HOW TO COMPLETE THIS TASK:
Below are some records. Return exactly the lines from the one containing "- $or 1x1->1 | 1" through the one containing "- from (decl) | line cdrx_frame_writer.sv:18", both included, and only those.

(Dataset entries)

**config.mk**
```make
export PLATFORM = sky130hd
export DESIGN_NAME = cdrx_frame_writer_flat
export DESIGN_NICKNAME = d
export VERILOG_FILES = /design/src/source/cdrx_pkg.sv /design/src/source/cdrx_if.sv /design/src/source/cdrx_frame_writer.sv /design/src/flat_wrapper.sv
export SDC_FILE = /design/constraint.sdc
export NUM_CORES = 1
export LEC_CHECK = 0
export BUFFER_PORTS_ARGS = -buffer_cell sky130_fd_sc_hd__buf_4
export CAP_MARGIN = 20
export CORE_UTILIZATION = 40
export DETAILED_ROUTE_END_ITERATION = 10
export PLACE_DENSITY = 0.63
export SYNTH_ARGS = -nofsm -noshare
export SYNTH_HDL_FRONTEND = slang
export SYNTH_SLANG_ARGS = --single-unit
```
**constraint.sdc**
```tcl
create_clock -name clk -period 2.7 [get_ports clk]
set_clock_uncertainty 0.05 [all_clocks]
set_input_delay 0.405 -clock clk [delete_from_list [all_inputs] [get_ports clk]]
set_output_delay 0.405 -clock clk [all_outputs]
set_load 0.02 [all_outputs]
```
**src/source/cdrx_pkg.sv**
```systemverilog
// ============================================================
// receive controller package: buffer geometry, host opcodes,
// register addresses and the FSM state encodings
// ============================================================

package cdrx_pkg;

    // buffer geometry
    localparam int I_WIDTH   = 6;                  // index width, 64 blocks
    localparam int B_WIDTH   = 11;                 // byte address width, 2048 bytes
    localparam int S_WIDTH   = 5;                  // block byte width, 32 bytes
    localparam int F_WIDTH   = 3;                  // extra-block count width
    localparam int MAX_FRAME = 256;                // longest frame in bytes
    localparam int A_WIDTH   = B_WIDTH - 2;        // word address of the buffer
    localparam int BLOCKS    = 1 << I_WIDTH;       // blocks in the ring

    // host request opcodes
    typedef enum logic {
        OP_FETCH   = 1'b0,
        OP_RELEASE = 1'b1
    } host_op_e;

    // register map
    typedef enum logic [1:0] {
        REG_CTRL   = 2'd0,
        REG_STATUS = 2'd1,
        REG_DROPS  = 2'd2
    } reg_addr_e;

    // frame writer FSM
    typedef enum logic [1:0] {
        W_IDLE,
        W_RECV,
        W_COMMIT
    } writer_state_e;

    // host reader FSM
    typedef enum logic [1:0] {
        R_IDLE,
        R_READ,
        R_ACK,
        R_WAIT
    } reader_state_e;

endpackage
```
**src/source/cdrx_if.sv**
```systemverilog
// ============================================================
// cdrx_wr_if: frame RAM write port
// cdrx_rd_if: frame RAM read port
// ============================================================
`timescale 1ns/1ps

interface cdrx_wr_if;
    logic [7:0] wr_byte;
    logic [7:0] wr_addr;                           // byte offset within the frame
    logic       wr_en;
    logic       wr_err;
    logic [7:0] wr_len;                            // frame length minus one
    logic       switch;                            // commit pulse

    modport writer (output wr_byte, wr_addr, wr_en, wr_err, wr_len, switch);
    modport ram    (input  wr_byte, wr_addr, wr_en, wr_err, wr_len, switch);
endinterface


```
**src/source/cdrx_frame_writer.sv**
```systemverilog
// ============================================================
// frame writer: byte stream to frame RAM write port,
// length tracking and overlong truncation
// ============================================================
`timescale 1ns/1ps

module cdrx_frame_writer import cdrx_pkg::*; (
    input  logic       clk,
    input  logic       reset_n,
    input  logic [7:0] rx_byte,
    input  logic       rx_valid,
    input  logic       rx_end,
    input  logic       rx_crc_err,
    input  logic       rx_enable,
    cdrx_wr_if.writer  wr
);

    writer_state_e state;
    logic [8:0]    cnt;                            // bytes stored so far
    logic          crc_err_q;
    logic          overlong;

    logic          take;
    logic [8:0]    base;

    // the commit cycle takes no byte, the bus idles between frames
    assign take = rx_valid && rx_enable && (state != W_COMMIT);
    assign base = (state == W_IDLE) ? 9'd0 : cnt;

    assign wr.wr_len = 8'(cnt - 9'd1);             // held until the next frame starts
    assign wr.wr_err = crc_err_q | overlong;

    always_ff @(posedge clk) begin
        if (take) begin
            wr.wr_byte <= rx_byte;
            wr.wr_addr <= base[7:0];
        end
    end

    always_ff @(posedge clk or negedge reset_n) begin
        if (!reset_n) begin
            state     <= W_IDLE;
            cnt       <= '0;
            crc_err_q <= 1'b0;
            overlong  <= 1'b0;
            wr.wr_en  <= 1'b0;
            wr.switch <= 1'b0;
        end else begin
            wr.wr_en  <= 1'b0;
            wr.switch <= 1'b0;
            case (state)
                W_IDLE, W_RECV: begin
                    if (take) begin
                        if (state == W_IDLE) begin
                            overlong <= 1'b0;
                        end
                        if (base < MAX_FRAME) begin
                            wr.wr_en <= 1'b1;
                            cnt      <= base + 9'd1;
                        end else begin
                            overlong <= 1'b1;  // extra bytes discarded
                        end
                    end
                    if (rx_end && (state == W_RECV || take)) begin
                        wr.switch <= 1'b1;
                        crc_err_q <= rx_crc_err;
                        state     <= W_COMMIT;
                    end else if (take) begin
                        state <= W_RECV;
                    end
                end
                W_COMMIT: state <= W_IDLE;
                default:  state <= W_IDLE;
            endcase
        end
    end

endmodule

```
**src/flat_wrapper.sv**
```systemverilog
// flat-port wrapper written by rule: the top's interface ports become plain ports
module cdrx_frame_writer_flat import cdrx_pkg::*;
  (clk, reset_n, rx_byte, rx_valid, rx_end, rx_crc_err, rx_enable, wr_wr_byte, wr_wr_addr, wr_wr_en, wr_wr_err, wr_wr_len, wr_switch);
  cdrx_wr_if wr_i ();
  input  logic clk;
  input  logic reset_n;
  input  logic [7:0] rx_byte;
  input  logic rx_valid;
  input  logic rx_end;
  input  logic rx_crc_err;
  input  logic rx_enable;
  output wire logic [$bits(wr_i.wr_byte)-1:0] wr_wr_byte;
  output wire logic [$bits(wr_i.wr_addr)-1:0] wr_wr_addr;
  output wire logic [$bits(wr_i.wr_en)-1:0] wr_wr_en;
  output wire logic [$bits(wr_i.wr_err)-1:0] wr_wr_err;
  output wire logic [$bits(wr_i.wr_len)-1:0] wr_wr_len;
  output wire logic [$bits(wr_i.switch)-1:0] wr_switch;
  assign wr_wr_byte = wr_i.wr_byte;
  assign wr_wr_addr = wr_i.wr_addr;
  assign wr_wr_en = wr_i.wr_en;
  assign wr_wr_err = wr_i.wr_err;
  assign wr_wr_len = wr_i.wr_len;
  assign wr_switch = wr_i.switch;
  cdrx_frame_writer u_core (.clk(clk), .reset_n(reset_n), .rx_byte(rx_byte), .rx_valid(rx_valid), .rx_end(rx_end), .rx_crc_err(rx_crc_err), .rx_enable(rx_enable), .wr(wr_i));
endmodule
```
Yosys cells after proc, flatten, opt, wreduce, memory -nomap -nowiden --
Index checks and enable logic that the tools add are counted.
Word-level totals: logic and storage cells 36, bits in registers 31, output and inout bits 27, input port bits 14
Operators by class: bitwise gates (word level) 1, add/sub/neg operators 2, multiplexer cells 11, equality and inequality tests 4, magnitude comparators 1, reduce and logical (&&, ||, !) cells 9
Operators with widths (count):
- $add 9x1->9 const B | 1
- $lt 9x9->1 const B | 1
- $mux 9 | 1
- $sub 8x1->8 const B | 1
- $mux 1 | 7
- $mux 2 | 3
- $reduce_and 3->1 | 2
- $logic_and 1x1->1 | 3
- $ne 3x1->1 const B | 1
- $eq 2x1->1 const B | 1
- $logic_not 2->1 | 1
- $ne 2x1->1 const B | 1
- $ne 2x2->1 const B | 1
- $reduce_and 2->1 | 1
- $reduce_or 2->1 | 1
- $logic_or 1x1->1 | 1
- $or 1x1->1 | 1

Logic depth before layout (Yosys ltp) --
Gate-level depths: netlist of run 1.
word-level depth 6, mapped depth 7, depth with buffers taken out 6

Worst setup path before layout of run 1 --
No wires, ideal clock.
path kind reg-to-reg, from register u_core.state[0], to register u_core.wr.wr_addr[0], enable pin, cell stages (with the launch flop) 4, setup time 0.414 ns, clock period less this slack 2.270 ns, data arrival time 1.807 ns, path slack 0.430 ns, data required time 2.236 ns, buffers on the path 1, cells stage by stage dfrtp_1 > buf_2 > inv_1 > a21boi_0
On the way: longest elaborated chain between the ends 2
RTL lines:
- from (decl) | line cdrx_frame_writer.sv:18 | writer_state_e state;
- from (signal assigned) | line cdrx_frame_writer.sv:42 | state <= W_IDLE;
- from (signal assigned) | line cdrx_frame_writer.sv:67 | state <= W_COMMIT;
- from (signal assigned) | line cdrx_frame_writer.sv:69 | state <= W_RECV;
- $ne 2x2->1 | line cdrx_frame_writer.sv:27 | assign take = rx_valid && rx_enable && (state != W_COMMIT);
- $logic_and 1x1->1 | line cdrx_frame_writer.sv:27
- via u_core.take | line cdrx_frame_writer.sv:23 | logic take;
- to (signal assigned) | line cdrx_frame_writer.sv:36 | wr.wr_addr <= base[7:0];
- to (decl) | line cdrx_if.sv:15 | modport writer (output wr_byte, wr_addr, wr_en, wr_err, wr_len, switch);
The timed path passes the listed nets, and every way through them passes these cells. A chain may end at the register's enable or synchronous reset.

Final worst setup path of run 1 --
from register u_core.cnt[2], to output port wr_wr_len[7]
On the way: longest elaborated chain between the ends 1
RTL lines:
- from (decl) | line cdrx_frame_writer.sv:19 | logic [8:0] cnt;
- from (signal assigned) | line cdrx_frame_writer.sv:59 | cnt <= base + 9'd1;
- $sub 8x1->8 | line cdrx_frame_writer.sv:30 | assign wr.wr_len = 8'(cnt - 9'd1);
- to (decl) | line flat_wrapper.sv:16 | output wire logic [$bits(wr_i.wr_len)-1:0] wr_wr_len;
Every way passes these cells.

==> results of run 1 <==
==> through the flow <==
step                setup slack, ps  std cells  hold slack [ps]
global placement                749        195              219
global route                    237        204              177
floorplan                       430        113             59.4
detailed placement              662        195              221
finish                          381        204              179
CTS                             355        204              166
==> power breakdown <==
part,total [W],leakage (nW),internal [W],switching [W]
clock,0.000247,0.0293,0.000101,0.000146
combinational,0.000219,0.419,0.0000997,0.000119
sequential,0.000554,0.351,0.000527,0.0000270
==> sequential cells by signal, summed over array words and instances (netlist names) <==
name and flops:
u_core.crc_err_q 1, u_core.state 2, u_core.wr.switch 1, u_core.overlong 1, u_core.wr.wr_byte 8, u_core.cnt 9, u_core.wr.wr_en 1, u_core.wr.wr_addr 8
==> metal layers <==
metal,vias up,part of all wire (%)
li1,493,-
met1,457,42
met2,43,47
met3,6,8.5
met4,0,2.0
met5,-,0
==> worst min-delay path by stage <==
stage / start / endpoint / slack, ps
6_report: rx_end / u_core.state[0] / 180
5_1_grt: rx_byte[3] / u_core.wr.wr_byte[3] / 180
3_5_place_dp: reset_n / u_core.cnt[8] / 220
3_3_place_gp: reset_n / u_core.cnt[8] / 220
4_1_cts: rx_end / u_core.state[0] / 170
2_1_floorplan: reset_n / u_core.cnt[0] / 60
==> kinds of logic after synthesis <==
family	count (synthesis)	synth area share [%]
adders and majority gates	2	1.77
DFF	31	60.5
xor gates and xnor gates	9	5.57
buffers and inverters	10	3.54
and+or+nand+nor	44	20.5
AOI/OAI and AO/OA	14	5.84
muxes	3	2.30
==> cell type report <==
type                            count  area share (%)
Clock buffer                        7            2.49
Clock inverter                      1           0.277
Inverter                            5            1.04
Multi-Input combinational cell     72            28.1
Sequential cell                    31            47.3
Tap cell                           46            3.18
Timing Repair Buffer               42            17.6
==> critical path: cells and delay by family, from the launching register on <==
| family | cells | cell delay [ps] |
|---|---|---|
| flops | 1 | 490 |
| xor+xnor | 1 | 160 |
| buf+inv | 1 | 150 |
| simple gates | 2 | 730 |
==> synth_stat cells, types with 2 or more instances <==
library cell	number	area (sq um)
sky130_fd_sc_hd__a21boi_0	2	15.0
sky130_fd_sc_hd__a21oi_1	6	30.0
sky130_fd_sc_hd__buf_2	4	20.0
sky130_fd_sc_hd__dfrtp_1	15	375
sky130_fd_sc_hd__edfxtp_1	16	480
sky130_fd_sc_hd__ha_1	2	25.0
sky130_fd_sc_hd__inv_1	5	18.8
sky130_fd_sc_hd__mux2_2	2	22.5
sky130_fd_sc_hd__nand2_1	9	33.8
sky130_fd_sc_hd__nand2b_1	2	12.5
sky130_fd_sc_hd__nand4_1	3	18.8
sky130_fd_sc_hd__nand4b_1	2	17.5
sky130_fd_sc_hd__nor2_1	7	26.3
sky130_fd_sc_hd__nor2b_1	4	25.0
sky130_fd_sc_hd__nor3b_1	2	15.0
sky130_fd_sc_hd__o21ai_0	3	15.0
sky130_fd_sc_hd__or4_1	2	15.0
sky130_fd_sc_hd__xnor2_1	3	26.3
sky130_fd_sc_hd__xor2_1	6	52.6
==> repair_timing <==
item / CTS / global route
buffers inserted: 0 / 0
hold buffers: 1 / 0
hold endpoints to repair: 15 / 0
==> flow_summary.ini, run 1 <==
[setup_path]
cpMaxStageDelayCell = sky130_fd_sc_hd__or4_4
crit_path_start_kind = register
critical_path_cell_sequence = or4_4 > nor4_4 > xor2_1 > buf_4
critical_path.reg2reg.endpoint = u_core.cnt[6]
endpoint_kind = output port
critPathMaxFanout = 9
reg2reg_setup_slack_ps = 630
rr_startpoint = u_core.state[0]
r2r_cells = 6
path_class = reg -> out
cp_slowest_stage_delay_ps = 580
timing.critical_path.from = u_core.cnt[2]
critical_path.endpoint = wr_wr_len[7]
cp.arrival_ps = 1860
critPathRequiredTime_ps = 2250

[clocking]
cts_tree = built
cts.path.max_buffers = 2
cts-buffers-inserted = 5
htree_levels = 2
cts.root.buffer_cell = sky130_fd_sc_hd__clkbuf_4
ctsResizeCount = 0
clock-sinks = 31
clkSlewWorstSetupHoldPaths_ps = 90
clk_latency_ps = 330

[synthesis]
mappedNetlistNets = 129
syn-mean-instance-area_sq_um = 12.5
yosysUniqueCellTypes = 37
synthesis.instances = 113
postSynth.topFlopCell = sky130_fd_sc_hd__edfxtp_1
async_sr_flop_fraction_pct = 48.4
yosys_register_bits = 31
synth_edf_count = 16
synth_sequential_area_ratio_pct = 60.5
syn_area_sq_um = 1420
yosys_warnings = 0

[sta]
timing.final.max_slew_violations = 0
slew-limit-headroom_pct = 67.5
rsz0062_at_grt = false
hold_viol_final = 0
timing.fmax_mhz = 431
min_period_ps = 2320
max_slew.worst_pin.slew_ps = 486
totalNegativeSetupSlack_ps = 0
share_of_the_clock_period_used_by_the_worst_path_after_layout_pct = 85.9
setup_viol = 0

[die]
die_area_sq_um = 3780
die_y_um = 61.5
floorplan.initialDensity_pct = 42.1
floorplan.rows = 21
chipWidth_um = 61.5
io_pins = 41
placeableCoreArea_sq_um = 3360

[outcome]
status = complete, no violations

[placed_design]
port_buffers = 40
place_hpwl_mm = 2.00
postPlaceCellArea_sq_um = 1750
routabilityCongestion = 0.798

[finish]
total_inserted_antenna_cells = 0
area.growth.synth_to_final_pct = 27.9
nets = 173
ff_latch_area_sq_um = 856
mostFrequentLayoutCells = sky130_fd_sc_hd__buf_4, sky130_fd_sc_hd__edfxtp_1, sky130_fd_sc_hd__dfrtp_1
final_area_sq_um = 1810
final.fill_count = 320
multi_input_comb_area_sq_um = 509
post-route-util_pct = 53.8
layout-drive-gt1-share_pct = 33.5
mostFrequentLayoutCell = sky130_fd_sc_hd__buf_4

[route]
route.vias.total = 999
drt-total-wl_mm = 2.70
detail_route.wl_per_cell_um = 13.2
remaining_drc_errors = 0
drt_iter0_markers = 19
routed_via_density = 4.90
detailedRoute.firstPassIterationCount = 4
drtAntennaViolNets = 0

[power_and_ir_drop]
power.ir.vdd_worst_mv = 0.273
p_leak_nw = 0.798
ratio_of_total_power_to_cell_area_nw_per_um2 = 563
power.total_w = 0.00102

[global_routing]
grt_busiest_layer = met2
grt_overall_usage_pct = 16.4
first_global_vias = 925
grt_pass1_wl_mm = 4.28
globalRouteMet3Util_pct = 6.30
met1_usage_pct = 19.7
gr_ovfl_total = 0
use_met2_pct = 26.0
antenna_found_initial = 0
pin_count_of_the_biggest_net_entering_global_routing = 17

[worst_hold_path]
min-delay-path-class = in -> reg
whs_path_depth = 2

[flow_run]
maxCapViolCount = 0
No activity file was read; power rests on OpenSTA's default activity.
==> run 2: changes to the inputs <==
--- a/config.mk
+++ b/config.mk
@@ -7,9 +7,10 @@
 export LEC_CHECK = 0
 export BUFFER_PORTS_ARGS = -buffer_cell sky130_fd_sc_hd__buf_4
 export CAP_MARGIN = 20
+export CORE_ASPECT_RATIO = 2
 export CORE_UTILIZATION = 40
 export DETAILED_ROUTE_END_ITERATION = 10
-export PLACE_DENSITY = 0.63
+export PLACE_DENSITY = 0.7
 export SYNTH_ARGS = -nofsm -noshare
 export SYNTH_HDL_FRONTEND = slang
 export SYNTH_SLANG_ARGS = --single-unit
==> flow_summary.ini, run 2 (synthesis gave the netlist of run 1 again) <==
[finish]
nets = 173
area.growth.synth_to_final_pct = 30.7
layout-drive-gt1-share_pct = 34.2
mostFrequentLayoutCell = sky130_fd_sc_hd__buf_4
total_inserted_antenna_cells = 0
multi_input_comb_area_sq_um = 509
largest_register_ff_count = 9
largest_reg_by_ff_count = u_core.cnt
top_regs = u_core.cnt: 9 flops, u_core.wr.wr_addr: 8 flops, u_core.wr.wr_byte: 8 flops
final.fill_count = 296
post-route-util_pct = 54.7
ff_latch_area_sq_um = 856
layout.cells.non_filler = 190
mostFrequentLayoutCells = sky130_fd_sc_hd__buf_4, sky130_fd_sc_hd__edfxtp_1, sky130_fd_sc_hd__dfrtp_1

[sta]
timing.fmax_mhz = 434
setup_viol = 0
timing.final.max_slew_violations = 0
rsz0062_at_grt = false
share_of_the_clock_period_used_by_the_worst_path_after_layout_pct = 85.3
totalNegativeSetupSlack_ps = 0
slew-limit-headroom_pct = 68.2
hold_viol_final = 0
max_slew.worst_pin.slew_ps = 476
min_period_ps = 2300

[die]
io_pins = 41
chipWidth_um = 44.1
floorplan.initialDensity_pct = 41.9
floorplan.rows = 30
die_area_sq_um = 3790
placeableCoreArea_sq_um = 3380
die_y_um = 86.1

[setup_path]
cp.arrival_ps = 1850
crit_path_start_kind = register
timing.critical_path.from = u_core.cnt[2]
critPathRequiredTime_ps = 2250
path_class = reg -> out
rr_startpoint = u_core.state[0]
reg2reg_setup_slack_ps = 590
r2r_cells = 6
endpoint_kind = output port
critPathMaxFanout = 9

[route]
remaining_drc_errors = 4
detail_route.wl_per_cell_um = 16.6
detailedRoute.firstPassIterationCount = 9
route.vias.total = 1078
drt-total-wl_mm = 3.15
drt_iter0_markers = 65
drtAntennaViolNets = 0
routed_via_density = 5.67

[clocking]
clkSlewWorstSetupHoldPaths_ps = 70
htree_levels = 2
clock-sinks = 31
cts_post_setup_buffers_inserted = 0
clk_latency_ps = 290
cts_tree = built
cts-buffers-inserted = 5
cts.root.buffer_cell = sky130_fd_sc_hd__clkbuf_8
cts.path.max_buffers = 2

[worst_hold_path]
whs_path_depth = 2
hold_path_startpoint = rx_end
min-delay-path-class = in -> reg

[power_and_ir_drop]
ratio_of_total_power_to_cell_area_nw_per_um2 = 662
p_leak_nw = 0.825
power.ir.vdd_worst_mv = 0.421

[placed_design]
routabilityCongestion = 0.936
dpl.cell_count = 181
place_hpwl_mm = 2.28
port_buffers = 40

[global_routing]
antenna_found_initial = 0
grt_overall_usage_pct = 19.4
gr_ovfl_total = 0
grt_pass1_wl_mm = 5.29
first_global_vias = 1136
pin_count_of_the_biggest_net_entering_global_routing = 17

[outcome]
failed_checks = design-rule violations
status = finished with violations

[flow_run]
maxCapViolCount = 0
==> run 2: changes by cell type in the layout (fill, tap and decap cells not counted), sizes merged <==
cell	before	now
clkbuf	7	5
bufinv	0	1
clkinv	1	2
==> run 2: worst paths after layout <==
path                                         end
worst max-delay path                wr_wr_len[7]
worst min-delay path             u_core.state[0]
worst max register to register     u_core.cnt[6]
worst min register to register  u_core.crc_err_q
max in group asynchronous          u_core.cnt[2]
min in group asynchronous        u_core.state[1]
==> run 2: critical path, cell delays in order, from the launching register on <==
cell,delay [ps]
sky130_fd_sc_hd__dfrtp_1,480
sky130_fd_sc_hd__or4_4,590
sky130_fd_sc_hd__nor4_4,180
sky130_fd_sc_hd__xor2_1,170
sky130_fd_sc_hd__buf_4,160
==> run 2: per-layer routing <==
layer	global-route usage, %	part of all wire [%]
met1	19.4	34
met2	34.6	57
met3	4.84	6.7
met4	10.5	2.4
met5	0	0
==> run 2: where the power goes <==
| part | internal (W) | switching, W | leakage, nW |
|---|---|---|---|
| logic | 0.0000997 | 0.000123 | 0.419 |
| clock network | 0.000270 | 0.000178 | 0.0556 |
| registers | 0.000527 | 0.0000269 | 0.351 |
==> run 2: metrics by stage <==
stage | cell area (sq um) | hold WS (ps) | setup slack (ps) | total power [W]
after floorplan | 1420 | 59.4 | 430 | 0.000684
after global placement | 1730 | 220 | 738 | 0.000781
after detailed placement | 1730 | 223 | 638 | 0.000787
after CTS | 1850 | 225 | 396 | 0.00123
after global routing | 1850 | 234 | 298 | 0.00128
final | 1850 | 224 | 397 | 0.00122
==> run 2: timing repair <==
| action | in CTS | in global routing |
|---|---|---|
| gates resized for setup | 0 | 0 |
| hold buffers | 1 | 0 |
| endpoints found under the hold margin | 15 | 0 |
==> run 2: cell type report <==
class	instances	share of cell area [%]
inverters	5	1.01
clock buffers	5	3.72
multi-input cells	72	27.5
clock inverters	3	2.10
repair buffers	42	17.2
flip-flops and latches	31	46.3
well taps	32	2.17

COMPLETED TASK:
- $or 1x1->1 | 1

Logic depth before layout (Yosys ltp) --
Gate-level depths: netlist of run 1.
word-level depth 6, mapped depth 7, depth with buffers taken out 6

Worst setup path before layout of run 1 --
No wires, ideal clock.
path kind reg-to-reg, from register u_core.state[0], to register u_core.wr.wr_addr[0], enable pin, cell stages (with the launch flop) 4, setup time 0.414 ns, clock period less this slack 2.270 ns, data arrival time 1.807 ns, path slack 0.430 ns, data required time 2.236 ns, buffers on the path 1, cells stage by stage dfrtp_1 > buf_2 > inv_1 > a21boi_0
On the way: longest elaborated chain between the ends 2
RTL lines:
- from (decl) | line cdrx_frame_writer.sv:18 | writer_state_e state;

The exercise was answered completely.